━━━ RAW DATA ━━━

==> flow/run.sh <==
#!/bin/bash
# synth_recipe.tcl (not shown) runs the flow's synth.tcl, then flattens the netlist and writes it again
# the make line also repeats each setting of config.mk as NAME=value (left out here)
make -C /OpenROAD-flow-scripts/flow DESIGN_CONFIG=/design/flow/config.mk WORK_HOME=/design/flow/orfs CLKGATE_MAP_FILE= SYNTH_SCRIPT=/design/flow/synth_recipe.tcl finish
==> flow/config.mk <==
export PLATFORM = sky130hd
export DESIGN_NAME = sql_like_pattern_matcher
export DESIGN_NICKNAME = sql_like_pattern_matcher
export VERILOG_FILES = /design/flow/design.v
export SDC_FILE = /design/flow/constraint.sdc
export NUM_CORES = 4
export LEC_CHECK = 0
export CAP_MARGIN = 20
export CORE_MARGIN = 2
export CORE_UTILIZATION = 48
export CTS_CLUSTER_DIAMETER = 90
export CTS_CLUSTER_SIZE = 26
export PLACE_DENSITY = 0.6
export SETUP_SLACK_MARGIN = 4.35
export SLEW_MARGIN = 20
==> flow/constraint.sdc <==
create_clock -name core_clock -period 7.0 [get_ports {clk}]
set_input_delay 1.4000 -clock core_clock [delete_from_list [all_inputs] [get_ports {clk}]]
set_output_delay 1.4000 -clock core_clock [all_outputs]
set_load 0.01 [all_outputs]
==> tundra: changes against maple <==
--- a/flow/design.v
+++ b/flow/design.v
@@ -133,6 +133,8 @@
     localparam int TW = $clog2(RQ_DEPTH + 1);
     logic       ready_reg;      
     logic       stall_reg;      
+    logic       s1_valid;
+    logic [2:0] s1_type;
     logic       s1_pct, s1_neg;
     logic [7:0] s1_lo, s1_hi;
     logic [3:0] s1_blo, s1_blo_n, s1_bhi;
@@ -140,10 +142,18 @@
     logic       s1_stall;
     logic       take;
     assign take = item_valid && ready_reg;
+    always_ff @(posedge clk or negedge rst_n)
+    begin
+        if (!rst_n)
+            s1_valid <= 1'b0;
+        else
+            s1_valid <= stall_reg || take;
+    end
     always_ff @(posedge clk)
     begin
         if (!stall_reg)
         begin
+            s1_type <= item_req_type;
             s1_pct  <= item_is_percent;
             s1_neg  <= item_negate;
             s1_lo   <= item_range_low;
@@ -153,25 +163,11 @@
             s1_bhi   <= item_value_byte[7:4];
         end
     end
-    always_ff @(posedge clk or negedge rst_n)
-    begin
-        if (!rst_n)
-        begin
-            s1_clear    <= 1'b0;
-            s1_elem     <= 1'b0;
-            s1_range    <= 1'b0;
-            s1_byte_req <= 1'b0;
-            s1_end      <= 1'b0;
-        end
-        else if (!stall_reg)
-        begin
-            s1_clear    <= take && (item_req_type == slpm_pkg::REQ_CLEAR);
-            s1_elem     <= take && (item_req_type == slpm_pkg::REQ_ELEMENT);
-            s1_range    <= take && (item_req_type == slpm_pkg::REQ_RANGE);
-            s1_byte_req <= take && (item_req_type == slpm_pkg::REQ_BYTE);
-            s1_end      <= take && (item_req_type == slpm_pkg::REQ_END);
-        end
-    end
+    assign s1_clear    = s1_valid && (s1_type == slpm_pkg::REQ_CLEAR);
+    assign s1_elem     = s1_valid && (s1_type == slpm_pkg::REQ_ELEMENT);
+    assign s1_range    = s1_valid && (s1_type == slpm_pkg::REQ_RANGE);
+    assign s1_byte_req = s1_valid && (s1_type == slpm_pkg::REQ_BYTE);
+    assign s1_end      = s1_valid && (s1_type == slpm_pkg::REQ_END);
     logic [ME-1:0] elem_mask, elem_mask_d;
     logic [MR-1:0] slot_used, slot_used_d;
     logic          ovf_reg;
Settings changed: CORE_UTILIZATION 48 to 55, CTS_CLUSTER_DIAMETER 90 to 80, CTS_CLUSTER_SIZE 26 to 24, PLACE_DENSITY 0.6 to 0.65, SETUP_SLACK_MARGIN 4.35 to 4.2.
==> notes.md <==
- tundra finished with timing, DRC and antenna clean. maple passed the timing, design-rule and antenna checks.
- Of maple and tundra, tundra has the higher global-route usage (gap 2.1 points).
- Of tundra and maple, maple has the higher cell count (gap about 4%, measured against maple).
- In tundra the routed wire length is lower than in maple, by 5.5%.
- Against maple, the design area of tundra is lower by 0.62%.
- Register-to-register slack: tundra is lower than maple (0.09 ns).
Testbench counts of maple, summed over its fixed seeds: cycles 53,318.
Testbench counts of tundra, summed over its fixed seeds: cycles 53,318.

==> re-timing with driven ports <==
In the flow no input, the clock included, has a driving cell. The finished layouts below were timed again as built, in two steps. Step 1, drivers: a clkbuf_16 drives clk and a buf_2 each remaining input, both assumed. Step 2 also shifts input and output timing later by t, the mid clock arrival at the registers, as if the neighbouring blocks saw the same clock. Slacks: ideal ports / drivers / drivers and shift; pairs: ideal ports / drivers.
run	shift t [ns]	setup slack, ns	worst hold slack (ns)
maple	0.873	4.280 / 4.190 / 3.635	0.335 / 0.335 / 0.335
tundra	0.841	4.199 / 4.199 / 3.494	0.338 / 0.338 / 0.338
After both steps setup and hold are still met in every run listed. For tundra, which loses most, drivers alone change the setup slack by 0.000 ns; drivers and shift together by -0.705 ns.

━━━

» **YOUR GOAL**
From the opening line of the data above through the line holding "tundra: changes against", give every line again exactly as it stands.

» **RESULT FOR THIS TASK**
==> flow/run.sh <==
#!/bin/bash
# synth_recipe.tcl (not shown) runs the flow's synth.tcl, then flattens the netlist and writes it again
# the make line also repeats each setting of config.mk as NAME=value (left out here)
make -C /OpenROAD-flow-scripts/flow DESIGN_CONFIG=/design/flow/config.mk WORK_HOME=/design/flow/orfs CLKGATE_MAP_FILE= SYNTH_SCRIPT=/design/flow/synth_recipe.tcl finish
==> flow/config.mk <==
export PLATFORM = sky130hd
export DESIGN_NAME = sql_like_pattern_matcher
export DESIGN_NICKNAME = sql_like_pattern_matcher
export VERILOG_FILES = /design/flow/design.v
export SDC_FILE = /design/flow/constraint.sdc
export NUM_CORES = 4
export LEC_CHECK = 0
export CAP_MARGIN = 20
export CORE_MARGIN = 2
export CORE_UTILIZATION = 48
export CTS_CLUSTER_DIAMETER = 90
export CTS_CLUSTER_SIZE = 26
export PLACE_DENSITY = 0.6
export SETUP_SLACK_MARGIN = 4.35
export SLEW_MARGIN = 20
==> flow/constraint.sdc <==
create_clock -name core_clock -period 7.0 [get_ports {clk}]
set_input_delay 1.4000 -clock core_clock [delete_from_list [all_inputs] [get_ports {clk}]]
set_output_delay 1.4000 -clock core_clock [all_outputs]
set_load 0.01 [all_outputs]
==> tundra: changes against maple <==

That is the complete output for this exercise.